Geschichte

Die Geschichte von Laufsportveranstaltungen geht zurück bis ins antike Griechenland. Schriftlich festgehalten ist der Laufsport bereits in den Erzählungen / Geschichten Ilias und Odyssee von Homer, dem ersten namentlich bekannte Dichter der griechischen Antike.
Bilder auf Vasen belegen, dass schon in dieser Zeit ein ähnlicher Laufstil angewendet wurde wie heute. Bei längeren Strecken lief man ähnlich wie heutzutage, nur zu den Sprints über kurze Distanzen wurde weit mit den Armen ausgeholt (wahrscheinlich um den Schwung zu erhöhen).

Schon in dieser Zeit (Antike) gab es verschiedene Formen von Laufwettkämpfen. Nachfolgend sind die am ehesten mit heute vergleichbaren Disziplinen aufgelistet:

Stadionlauf
Die Distanz betrug jeweils eine Stadionlänge des jeweiligen Austragungsortes. Deshalb variierten die Längen zwischen 167m (Austragungsstätte in Delos) und 192,24m (Olympia).

Dolichos
Dieser Langstreckenlauf ging über eine Distanz von 7 bis 24 Stadionlängen. In Olympia beispielsweise ging das Dolichios-Rennen über 20 Stadionlängen, was einer Distanz von 3.84km entspricht.

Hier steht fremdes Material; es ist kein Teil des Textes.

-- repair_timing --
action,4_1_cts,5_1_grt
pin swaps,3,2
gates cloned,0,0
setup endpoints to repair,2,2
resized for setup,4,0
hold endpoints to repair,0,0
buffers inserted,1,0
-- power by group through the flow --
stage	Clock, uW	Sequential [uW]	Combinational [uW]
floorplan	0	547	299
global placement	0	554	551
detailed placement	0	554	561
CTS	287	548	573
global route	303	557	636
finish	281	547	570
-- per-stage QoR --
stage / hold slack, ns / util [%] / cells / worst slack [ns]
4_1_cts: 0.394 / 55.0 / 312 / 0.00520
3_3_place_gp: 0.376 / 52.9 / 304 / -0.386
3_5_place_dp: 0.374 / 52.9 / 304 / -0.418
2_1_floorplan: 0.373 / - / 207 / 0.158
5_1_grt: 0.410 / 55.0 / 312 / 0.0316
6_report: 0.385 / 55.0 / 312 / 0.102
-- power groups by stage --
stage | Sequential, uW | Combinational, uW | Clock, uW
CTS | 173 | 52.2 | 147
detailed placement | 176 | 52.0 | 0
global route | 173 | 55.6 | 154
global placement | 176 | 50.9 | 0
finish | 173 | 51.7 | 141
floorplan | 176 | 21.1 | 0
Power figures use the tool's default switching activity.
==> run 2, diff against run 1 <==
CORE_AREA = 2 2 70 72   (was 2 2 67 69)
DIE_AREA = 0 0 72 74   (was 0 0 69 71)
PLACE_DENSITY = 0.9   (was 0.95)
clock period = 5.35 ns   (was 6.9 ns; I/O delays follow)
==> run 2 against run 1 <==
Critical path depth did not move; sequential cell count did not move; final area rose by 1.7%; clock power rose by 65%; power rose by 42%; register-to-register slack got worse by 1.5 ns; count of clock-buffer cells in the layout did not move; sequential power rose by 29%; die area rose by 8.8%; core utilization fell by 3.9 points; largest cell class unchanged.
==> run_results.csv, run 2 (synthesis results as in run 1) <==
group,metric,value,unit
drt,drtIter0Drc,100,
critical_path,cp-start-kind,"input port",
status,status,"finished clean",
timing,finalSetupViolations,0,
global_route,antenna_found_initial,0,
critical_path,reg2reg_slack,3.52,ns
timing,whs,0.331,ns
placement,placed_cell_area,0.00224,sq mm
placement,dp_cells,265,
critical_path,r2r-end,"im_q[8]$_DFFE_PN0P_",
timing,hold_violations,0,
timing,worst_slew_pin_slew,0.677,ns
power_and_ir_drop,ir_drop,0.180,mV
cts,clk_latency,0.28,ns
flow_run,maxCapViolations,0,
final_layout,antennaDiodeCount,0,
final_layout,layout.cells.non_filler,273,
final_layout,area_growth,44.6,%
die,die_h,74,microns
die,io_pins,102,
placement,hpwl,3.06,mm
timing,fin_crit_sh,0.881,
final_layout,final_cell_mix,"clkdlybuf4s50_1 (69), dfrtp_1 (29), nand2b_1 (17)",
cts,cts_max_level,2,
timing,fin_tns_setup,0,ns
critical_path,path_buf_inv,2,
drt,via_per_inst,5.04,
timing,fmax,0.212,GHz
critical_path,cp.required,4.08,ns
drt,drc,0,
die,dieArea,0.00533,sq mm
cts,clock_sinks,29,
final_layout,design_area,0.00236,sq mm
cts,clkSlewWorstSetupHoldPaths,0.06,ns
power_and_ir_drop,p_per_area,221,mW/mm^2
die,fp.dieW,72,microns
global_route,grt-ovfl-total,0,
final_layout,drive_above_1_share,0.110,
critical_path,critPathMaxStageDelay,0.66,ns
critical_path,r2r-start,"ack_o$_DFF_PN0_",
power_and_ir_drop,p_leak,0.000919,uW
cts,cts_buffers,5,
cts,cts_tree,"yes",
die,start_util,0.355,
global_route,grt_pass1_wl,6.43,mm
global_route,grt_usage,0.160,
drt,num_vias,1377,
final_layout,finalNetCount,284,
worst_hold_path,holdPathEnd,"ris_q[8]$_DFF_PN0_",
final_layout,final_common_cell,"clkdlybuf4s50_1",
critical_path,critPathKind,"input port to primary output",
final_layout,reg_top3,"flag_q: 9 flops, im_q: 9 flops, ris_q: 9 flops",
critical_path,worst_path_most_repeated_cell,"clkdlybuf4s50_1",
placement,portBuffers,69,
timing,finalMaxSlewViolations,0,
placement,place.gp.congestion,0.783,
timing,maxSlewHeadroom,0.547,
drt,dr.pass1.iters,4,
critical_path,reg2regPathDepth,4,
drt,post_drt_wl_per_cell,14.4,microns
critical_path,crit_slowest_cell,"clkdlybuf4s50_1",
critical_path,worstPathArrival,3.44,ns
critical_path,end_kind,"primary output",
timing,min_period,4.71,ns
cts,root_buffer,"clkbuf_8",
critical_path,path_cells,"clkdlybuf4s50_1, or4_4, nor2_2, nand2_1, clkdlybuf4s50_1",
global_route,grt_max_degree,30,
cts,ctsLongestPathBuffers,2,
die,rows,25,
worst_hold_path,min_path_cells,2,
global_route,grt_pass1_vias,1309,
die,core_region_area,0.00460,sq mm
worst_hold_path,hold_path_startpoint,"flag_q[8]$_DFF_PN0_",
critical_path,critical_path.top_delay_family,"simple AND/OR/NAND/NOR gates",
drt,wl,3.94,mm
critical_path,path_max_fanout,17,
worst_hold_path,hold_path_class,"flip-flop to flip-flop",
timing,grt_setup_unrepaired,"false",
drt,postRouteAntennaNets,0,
==> src/rtl/multicycle_ctrl_if.sv <==
// Control bundle between the multi-cycle sequencer and its datapath.
// Latency: none (wires only).
// Backpressure: memory stalls are signalled on mem_ready_i; the controller holds mem_req_o until it arrives.
interface multicycle_ctrl_if #(
    parameter int CNT_W = 32
);
    logic [6:0]       opcode_i;
    logic             zero_i;
    logic             mem_ready_i;
    logic             mem_req_o;
    logic             mem_we_o;
    logic             iord_o;
    logic             ir_write_o;
    logic             pc_write_o;
    logic             pc_src_o;
    logic [1:0]       alu_src_a_o;
    logic [1:0]       alu_src_b_o;
    logic [1:0]       ALUOp_o;
    logic             reg_write_o;
    logic             mem_to_reg_o;
    logic [CNT_W-1:0] instret_o;
    logic             trap_o;
    logic [3:0]       state_o;

    // Controller side
    modport master (
        input  opcode_i, zero_i, mem_ready_i,
        output mem_req_o, mem_we_o, iord_o, ir_write_o, pc_write_o, pc_src_o,
               alu_src_a_o, alu_src_b_o, ALUOp_o, reg_write_o, mem_to_reg_o,
               instret_o, trap_o, state_o
    );

    // Datapath side
    modport slave (
        output opcode_i, zero_i, mem_ready_i,
        input  mem_req_o, mem_we_o, iord_o, ir_write_o, pc_write_o, pc_src_o,
               alu_src_a_o, alu_src_b_o, ALUOp_o, reg_write_o, mem_to_reg_o,
               instret_o, trap_o, state_o
    );
endinterface

==> src/rtl/multicycle_ctrl.sv <==
// Sequencing FSM for the multi-cycle RISC-V core: decodes opcode, steers shared ALU/memory, counts retirements.
// Latency: R/I 4, ld 5, sd 4, beq 3 cycles plus one per memory wait cycle; outputs combinational from state.
// Backpressure: memory states hold mem_req_o until mem_ready_i; TIMEOUT wait cycles without ready trap.
module multicycle_ctrl #(
    parameter int CNT_W   = 32,
    parameter int TIMEOUT = 15
) (
    input  logic              clk_i,
    input  logic              rst_i,
    multicycle_ctrl_if.master bus
);
    typedef enum logic [3:0] {
        FETCH    = 4'd0,
        DECODE   = 4'd1,
        MEM_ADDR = 4'd2,
        MEM_RD   = 4'd3,
        MEM_WB   = 4'd4,
        MEM_WR   = 4'd5,
        EXEC_R   = 4'd6,
        EXEC_I   = 4'd7,
        ALU_WB   = 4'd8,
        BRANCH   = 4'd9,
        TRAP     = 4'd10
    } state_t;

    localparam logic [6:0] OP_R  = 7'b0110011;
    localparam logic [6:0] OP_I  = 7'b0010011;
    localparam logic [6:0] OP_LD = 7'b0000011;
    localparam logic [6:0] OP_SD = 7'b0100011;
    localparam logic [6:0] OP_BR = 7'b1100011;

    localparam int             TO_W    = $clog2(TIMEOUT + 1);
    localparam logic [TO_W-1:0] TO_LAST = TO_W'(TIMEOUT - 1);

    state_t           state;
    state_t           state_nxt;
    logic [TO_W-1:0]  to_cnt;
    logic [CNT_W-1:0] instret;
    logic             retire;
    logic             mem_wait;
    logic             timed_out;

    // A cycle with an outstanding request and no ready counts toward the timeout.
    assign mem_wait  = bus.mem_req_o && !bus.mem_ready_i;
    // This cycle is the TIMEOUT-th without ready; ready in this same cycle still wins.
    assign timed_out = (to_cnt == TO_LAST);

    assign bus.instret_o = instret;
    assign bus.state_o   = state;
    assign bus.trap_o    = (state == TRAP);

    // State register
    always_ff @(posedge clk_i or posedge rst_i) begin
        if (rst_i) state <= FETCH;
        else       state <= state_nxt;
    end

    // Wait-cycle counter; any non-waiting cycle clears it, so each memory state is entered with 0
    always_ff @(posedge clk_i or posedge rst_i) begin
        if (rst_i)         to_cnt <= '0;
        else if (mem_wait) to_cnt <= to_cnt + 1'b1;
        else               to_cnt <= '0;
    end

    // Retired-instruction counter, wraps naturally
    always_ff @(posedge clk_i or posedge rst_i) begin
        if (rst_i)       instret <= '0;
        else if (retire) instret <= instret + 1'b1;
    end

    // Next-state and control outputs; ir_write/pc_write are qualified by ready/zero
    always_comb begin
        state_nxt        = state;
        retire           = 1'b0;
        bus.mem_req_o    = 1'b0;
        bus.mem_we_o     = 1'b0;
        bus.iord_o       = 1'b0;
        bus.ir_write_o   = 1'b0;
        bus.pc_write_o   = 1'b0;
        bus.pc_src_o     = 1'b0;
        bus.alu_src_a_o  = 2'b00;
        bus.alu_src_b_o  = 2'b00;
        bus.ALUOp_o      = 2'b00;
        bus.reg_write_o  = 1'b0;
        bus.mem_to_reg_o = 1'b0;
        case (state)
            FETCH: begin
                bus.mem_req_o   = 1'b1;
                bus.alu_src_b_o = 2'b01;
                if (bus.mem_ready_i) begin
                    bus.ir_write_o = 1'b1;
                    bus.pc_write_o = 1'b1;
                    state_nxt      = DECODE;
                end else if (timed_out) begin
                    state_nxt = TRAP;
                end
            end
            DECODE: begin
                // Branch target computed speculatively into ALUOut
                bus.alu_src_a_o = 2'b10;
                bus.alu_src_b_o = 2'b10;
                case (bus.opcode_i)
                    OP_R:         state_nxt = EXEC_R;
                    OP_I:         state_nxt = EXEC_I;
                    OP_LD, OP_SD: state_nxt = MEM_ADDR;
                    OP_BR:        state_nxt = BRANCH;
                    default:      state_nxt = TRAP;
                endcase
            end
            MEM_ADDR: begin
                bus.alu_src_a_o = 2'b01;
                bus.alu_src_b_o = 2'b10;
                state_nxt = (bus.opcode_i == OP_LD) ? MEM_RD : MEM_WR;
            end
            MEM_RD: begin
                bus.mem_req_o = 1'b1;
                bus.iord_o    = 1'b1;
                if (bus.mem_ready_i) state_nxt = MEM_WB;
                else if (timed_out)  state_nxt = TRAP;
            end
            MEM_WB: begin
                bus.reg_write_o  = 1'b1;
                bus.mem_to_reg_o = 1'b1;
                retire           = 1'b1;
                state_nxt        = FETCH;
            end
            MEM_WR: begin
                bus.mem_req_o = 1'b1;
                bus.mem_we_o  = 1'b1;
                bus.iord_o    = 1'b1;
                if (bus.mem_ready_i) begin
                    retire    = 1'b1;
                    state_nxt = FETCH;
                end else if (timed_out) begin
                    state_nxt = TRAP;
                end
            end
            EXEC_R: begin
                bus.alu_src_a_o = 2'b01;
                bus.ALUOp_o     = 2'b10;
                state_nxt       = ALU_WB;
            end
            EXEC_I: begin
                bus.alu_src_a_o = 2'b01;
                bus.alu_src_b_o = 2'b10;
                bus.ALUOp_o     = 2'b11;
                state_nxt       = ALU_WB;
            end
            ALU_WB: begin
                bus.reg_write_o = 1'b1;
                retire          = 1'b1;
                state_nxt       = FETCH;
            end
            BRANCH: begin
                bus.alu_src_a_o = 2'b01;
                bus.ALUOp_o     = 2'b01;
                bus.pc_write_o  = bus.zero_i;
                bus.pc_src_o    = 1'b1;
                retire          = 1'b1;
                state_nxt       = FETCH;
            end
            TRAP: begin
                state_nxt = TRAP;
            end
            default: begin
                // Unused encodings are treated as a fault
                state_nxt = TRAP;
            end
        endcase
    end
endmodule
==> config.mk <==
export PLATFORM = sky130hd
export DESIGN_NAME = fma_rr_arbiter
export DESIGN_NICKNAME = d
export VERILOG_FILES = /design/src/rtl/fma_rr_arbiter.sv
export SDC_FILE = /design/constraint.sdc
export NUM_CORES = 1
export LEC_CHECK = 0
export CELL_PAD_IN_SITES_DETAIL_PLACEMENT = 2
export CELL_PAD_IN_SITES_GLOBAL_PLACEMENT = 2
export CORE_AREA = 4 4 255 257
export CTS_BUF_LIST = sky130_fd_sc_hd__clkbuf_4 sky130_fd_sc_hd__clkbuf_8
export DETAILED_ROUTE_END_ITERATION = 7
export DIE_AREA = 0 0 259 261
export GPL_ROUTABILITY_DRIVEN = 0
export PLACE_DENSITY_LB_ADDON = 0.05
export SLEW_MARGIN = 20
export SYNTH_ARGS = -nofsm -noshare
export SYNTH_HDL_FRONTEND = slang
export SYNTH_SLANG_ARGS = --single-unit
==> constraint.sdc <==
create_clock -name clk -period 6.49 [get_ports clk]
set_input_delay 1.947 -clock clk [delete_from_list [all_inputs] [get_ports clk]]
set_output_delay 1.947 -clock clk [all_outputs]
set_load 0.005 [all_outputs]
File: src/rtl/arq_receiver.sv
// Go-back-N ARQ receive side: forwards only the next in-order frame through a
// 2-entry output skid FIFO and returns coalesced cumulative acknowledgements.
module arq_receiver #(
    parameter int SEQ_BITS  = 4,
    parameter int DATA_BITS = 8
) (
    input  logic                 clk,
    input  logic                 rst,
    input  logic                 in_valid,
    output logic                 in_ready,
    input  logic [SEQ_BITS-1:0]  in_payload_seq,
    input  logic [DATA_BITS-1:0] in_payload_p,
    output logic                 out_valid,
    input  logic                 out_ready,
    output logic [DATA_BITS-1:0] out_payload,
    output logic                 ack_valid,
    input  logic                 ack_ready,
    output logic [SEQ_BITS-1:0]  ack_payload_seq
);

    logic [SEQ_BITS-1:0]  expected_r;
    logic [1:0]           count_r;
    logic                 rd_ptr_r;
    logic                 wr_ptr_r;
    logic [DATA_BITS-1:0] mem_r [0:1];
    logic                 ack_pending_r;

    logic [SEQ_BITS-1:0]  dist_s;
    logic                 in_fire_s;
    logic                 push_s;
    logic                 pop_s;
    logic                 ack_fire_s;
    logic [1:0]           count_nxt_s;
    logic                 ack_pending_nxt_s;

    // in_ready looks only at registered occupancy, so no path from out/ack ready.
    assign in_ready        = ~rst && (count_r < 2'd2);
    assign out_valid       = (count_r != 2'd0);
    assign out_payload     = mem_r[rd_ptr_r];
    assign ack_valid       = ack_pending_r;
    assign ack_payload_seq = expected_r;

    // Handshake decode; duplicates and ahead-of-window frames both have nonzero distance and are dropped.
    always_comb begin
        dist_s     = in_payload_seq - expected_r;
        in_fire_s  = in_valid && in_ready;
        push_s     = in_fire_s && (dist_s == {SEQ_BITS{1'b0}});
        pop_s      = out_valid && out_ready;
        ack_fire_s = ack_valid && ack_ready;
    end

    // Next occupancy and ack-pending state.
    always_comb begin
        count_nxt_s       = count_r;
        ack_pending_nxt_s = ack_pending_r;
        case ({push_s, pop_s})
            2'b10:   count_nxt_s = count_r + 2'd1;
            2'b01:   count_nxt_s = count_r - 2'd1;
            default: count_nxt_s = count_r;
        endcase
        // A new frame in the same cycle as an ack handshake keeps the ack owed.
        if (in_fire_s) begin
            ack_pending_nxt_s = 1'b1;
        end else if (ack_fire_s) begin
            ack_pending_nxt_s = 1'b0;
        end else begin
            ack_pending_nxt_s = ack_pending_r;
        end
    end

    // State registers with synchronous reset.
    always_ff @(posedge clk) begin
        if (rst) begin
            expected_r    <= {SEQ_BITS{1'b0}};
            count_r       <= 2'd0;
            rd_ptr_r      <= 1'b0;
            wr_ptr_r      <= 1'b0;
            mem_r[0]      <= {DATA_BITS{1'b0}};
            mem_r[1]      <= {DATA_BITS{1'b0}};
            ack_pending_r <= 1'b0;
        end else begin
            count_r       <= count_nxt_s;
            ack_pending_r <= ack_pending_nxt_s;
            if (push_s) begin
                mem_r[wr_ptr_r] <= in_payload_p;
                wr_ptr_r        <= ~wr_ptr_r;
                expected_r      <= expected_r + {{(SEQ_BITS-1){1'b0}}, 1'b1};
            end
            if (pop_s) begin
                rd_ptr_r <= ~rd_ptr_r;
            end
        end
    end

endmodule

Dromos hippios ("Pferdelauf")
Diese Disziplin ging über vier Stadionlänge, was in etwa der Länge einer Pferderennbahn entspricht. „Dromos hippios“ war zwar nie im Programm der olympischen Spiele, jedoch bei den beiden bedeutenden Sportfesten in Nemea und Korinth.

Waffenlauf
Bei dieser Laufvariante wurde der gesamte Lauf normalerweise in voller Kriegsausrüstung absolviert. Bei Ausnahmen jedoch mindestens mit Schild und Helm.

Obwohl man es vom Namen her meinen könnte, die Marathon-Disziplin gab es jedoch noch nicht in der Antike (Marathon, eine griechische Stadt). Der Marathonlauf wurde erst bei den ersten olympischen Spielen der Neuzeit 1896 eingeführt.